A year later he sat moodily by the lakeside, when a flame burst up from the water, and a canoe floated toward him that a mysterious agency impelled him to enter. The boat sped toward the flame, that, at his approach, assumed Iano's form. He heard the water gurgle as he passed over the spot where the shape had glimmered, but there was no other sound or check. Next year this thing occurred again, and then the spirit spoke: "Only once more."

Yet a third time his fate took him to the spot, and as the hour came on he called his people to him: "This," said he, "is my death-day. I have done evil, and the time comes none too soon. Sassacus was your chief. I envied him his happiness, and gave him poison when I nursed him. Worse than that, I saw Iano in her canoe on her wedding-day. She had refused my hand. I entered my canoe and chased her over the water, in pretended sport, but in the middle of the lake I upset her birch and she was drowned. See! she comes!"

For, as he spoke, the light danced up again, and the boat came, self-impelled, to the strand. Wequoash entered it, and with head bent down was hurried away. Those on the shore saw the flame condense to a woman's shape, and a voice issued from it: "It is my hour!" A blinding bolt of lightning fell, and at the appalling roar of thunder all hid their faces. When they looked up, boat and flame had vanished. Whenever, afterward, an Indian rowed across the place where the murderer had sunk, he dropped a stone, and the monument that grew in that way can be seen on the pond floor to this day.





BERKSHIRE TORIES

The tories of Berkshire, Massachusetts, were men who had been endeared to the king by holding office under warrant from that sacred personage. They have been gently dealt with by historians, but that is "overstrained magnanimity which concentrates its charities and praises for defeated champions of the wrong, and reserves its censures for triumphant defenders of the right." While the following incidents have been so well avouched that they deserve to stand as history, their picturesqueness justifies renewed acquaintance.

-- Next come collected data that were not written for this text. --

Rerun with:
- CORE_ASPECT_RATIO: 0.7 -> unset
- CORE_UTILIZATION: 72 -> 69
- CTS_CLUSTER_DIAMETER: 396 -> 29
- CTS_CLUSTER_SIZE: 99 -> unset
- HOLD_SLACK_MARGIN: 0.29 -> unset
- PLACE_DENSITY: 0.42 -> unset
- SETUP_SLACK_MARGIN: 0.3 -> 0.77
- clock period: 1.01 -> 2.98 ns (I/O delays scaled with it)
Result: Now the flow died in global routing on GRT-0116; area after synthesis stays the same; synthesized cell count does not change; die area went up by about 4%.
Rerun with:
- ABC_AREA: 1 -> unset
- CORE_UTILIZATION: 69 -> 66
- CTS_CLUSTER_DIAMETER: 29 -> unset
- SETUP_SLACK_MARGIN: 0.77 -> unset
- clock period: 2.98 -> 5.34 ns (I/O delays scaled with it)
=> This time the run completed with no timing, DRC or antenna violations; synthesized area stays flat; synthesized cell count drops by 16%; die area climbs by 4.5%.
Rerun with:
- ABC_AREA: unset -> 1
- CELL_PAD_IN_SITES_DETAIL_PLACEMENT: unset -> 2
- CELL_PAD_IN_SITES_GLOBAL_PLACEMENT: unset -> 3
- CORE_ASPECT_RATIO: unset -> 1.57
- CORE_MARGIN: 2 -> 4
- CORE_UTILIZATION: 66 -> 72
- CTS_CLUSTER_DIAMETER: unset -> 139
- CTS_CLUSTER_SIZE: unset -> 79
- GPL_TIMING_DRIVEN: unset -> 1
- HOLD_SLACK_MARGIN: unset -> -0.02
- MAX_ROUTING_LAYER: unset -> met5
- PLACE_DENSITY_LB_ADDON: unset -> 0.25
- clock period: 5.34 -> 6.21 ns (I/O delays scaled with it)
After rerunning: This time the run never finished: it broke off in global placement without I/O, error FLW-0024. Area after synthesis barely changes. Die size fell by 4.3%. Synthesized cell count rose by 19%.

Among the loyalists was Gideon Smith, of Stockbridge, who had helped British prisoners to escape, and had otherwise made himself so obnoxious that he was forced for a time to withdraw and pass a season of penitence and meditation in a cavern near Lenox, that is called the Tories' Glen. Here he lay for weeks, none but his wife knowing where he was, but at his request she walked out every day with her children, leading them past his cave, where he fed on their faces with hungry eyes. They prattled on, never dreaming that their father was but a few feet from them. Smith survived the war and lived to be on good terms with his old foes.

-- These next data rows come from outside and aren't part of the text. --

==> flow/design.v (excerpt) <==
module usb_interface_v1_0 #
(
	parameter RESET_CYCLES = 100,
	parameter  C_M00_AXI_START_DATA_VALUE	= 32'h00000000,
	parameter  C_M00_AXI_TARGET_SLAVE_BASE_ADDR	= 32'h00000000,
	parameter integer C_M00_AXI_ADDR_WIDTH	= 32,
	parameter integer C_M00_AXI_DATA_WIDTH	= 32,
	parameter integer C_M00_AXI_TRANSACTIONS_NUM	= 4
) (
	input wire [(8 - 1):0] usb_data_in,
	output wire [(8 - 1):0] usb_data_out,
	output wire usb_data_oe,
	input wire [(1 + 4 + 4 + 16)-8-1:0] usb_addr,
	input wire usb_rd_n,
	input wire usb_wr_n,
	input wire usb_ce_n,
	output wire sw_reset_n,
	input wire  m00_axi_aclk,
	input wire  m00_axi_aresetn,
	output wire [C_M00_AXI_ADDR_WIDTH-1 : 0] m00_axi_awaddr,
	output wire [2 : 0] m00_axi_awprot,
	output wire  m00_axi_awvalid,
	input wire  m00_axi_awready,
	output wire [C_M00_AXI_DATA_WIDTH-1 : 0] m00_axi_wdata,
	output wire [C_M00_AXI_DATA_WIDTH/8-1 : 0] m00_axi_wstrb,
	output wire  m00_axi_wvalid,
	input wire  m00_axi_wready,
	input wire [1 : 0] m00_axi_bresp,
	input wire  m00_axi_bvalid,
	output wire  m00_axi_bready,
	output wire [C_M00_AXI_ADDR_WIDTH-1 : 0] m00_axi_araddr,
	output wire [2 : 0] m00_axi_arprot,
	output wire  m00_axi_arvalid,
	input wire  m00_axi_arready,
	input wire [C_M00_AXI_DATA_WIDTH-1 : 0] m00_axi_rdata,
	input wire [1 : 0] m00_axi_rresp,
	input wire  m00_axi_rvalid,
	output wire  m00_axi_rready
);
clock: 10.0 ns
lec_check: 0
abc_area: 1
cap_margin: 10
cell_pad_in_sites_detail_placement: 2
cell_pad_in_sites_global_placement: 1
core_margin: 10
core_utilization: 68
place_density: 0.6
slew_margin: 20
run.sh (not shown) runs the stock make flow with config.mk's settings and CLKGATE_MAP_FILE=.
The baseline ended with an error in 3_1_place_gp_skip_io on GPL-0301.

In Lenox lived a Tory, one of those respectable buffers to whom wealth and family had given immunity in the early years of the war, but who sorely tried the temper of his neighbors by damning everything American from Washington downward. At last they could endure his abuse no longer; his example had affected other Anglomaniacs, and a committee waited on him to tell him that he could either swear allegiance to the colonies or be hanged. He said he would be hanged if he would swear, or words to that effect, and hanged he was, on a ready-made gallows in the street. He was let down shortly, "brought around" with rum, and the oath was offered again. He refused it. This had not been looked for. It had been taken for granted that he would abjure his fealty to the king at the first tightening of the cord. A conference was held, and it was declared that retreat would be undignified and unsafe, so the Tory was swung up again, this time with a yank that seemed to "mean business." He hung for some time, and when lowered gave no sign of life. There was some show of alarm at this, for nobody wanted to kill the old fellow, and every effort was made to restore consciousness. At last the lungs heaved, the purple faded from his cheek, his eyes opened, and he gasped, "I'll swear." With a shout of joy the company hurried him to the tavern, seated him before the fire, and put a glass of punch in his hand. He drank the punch to Washington's health, and after a time was heard to remark to himself, "It's a hard way to make Whigs, but it'll do it."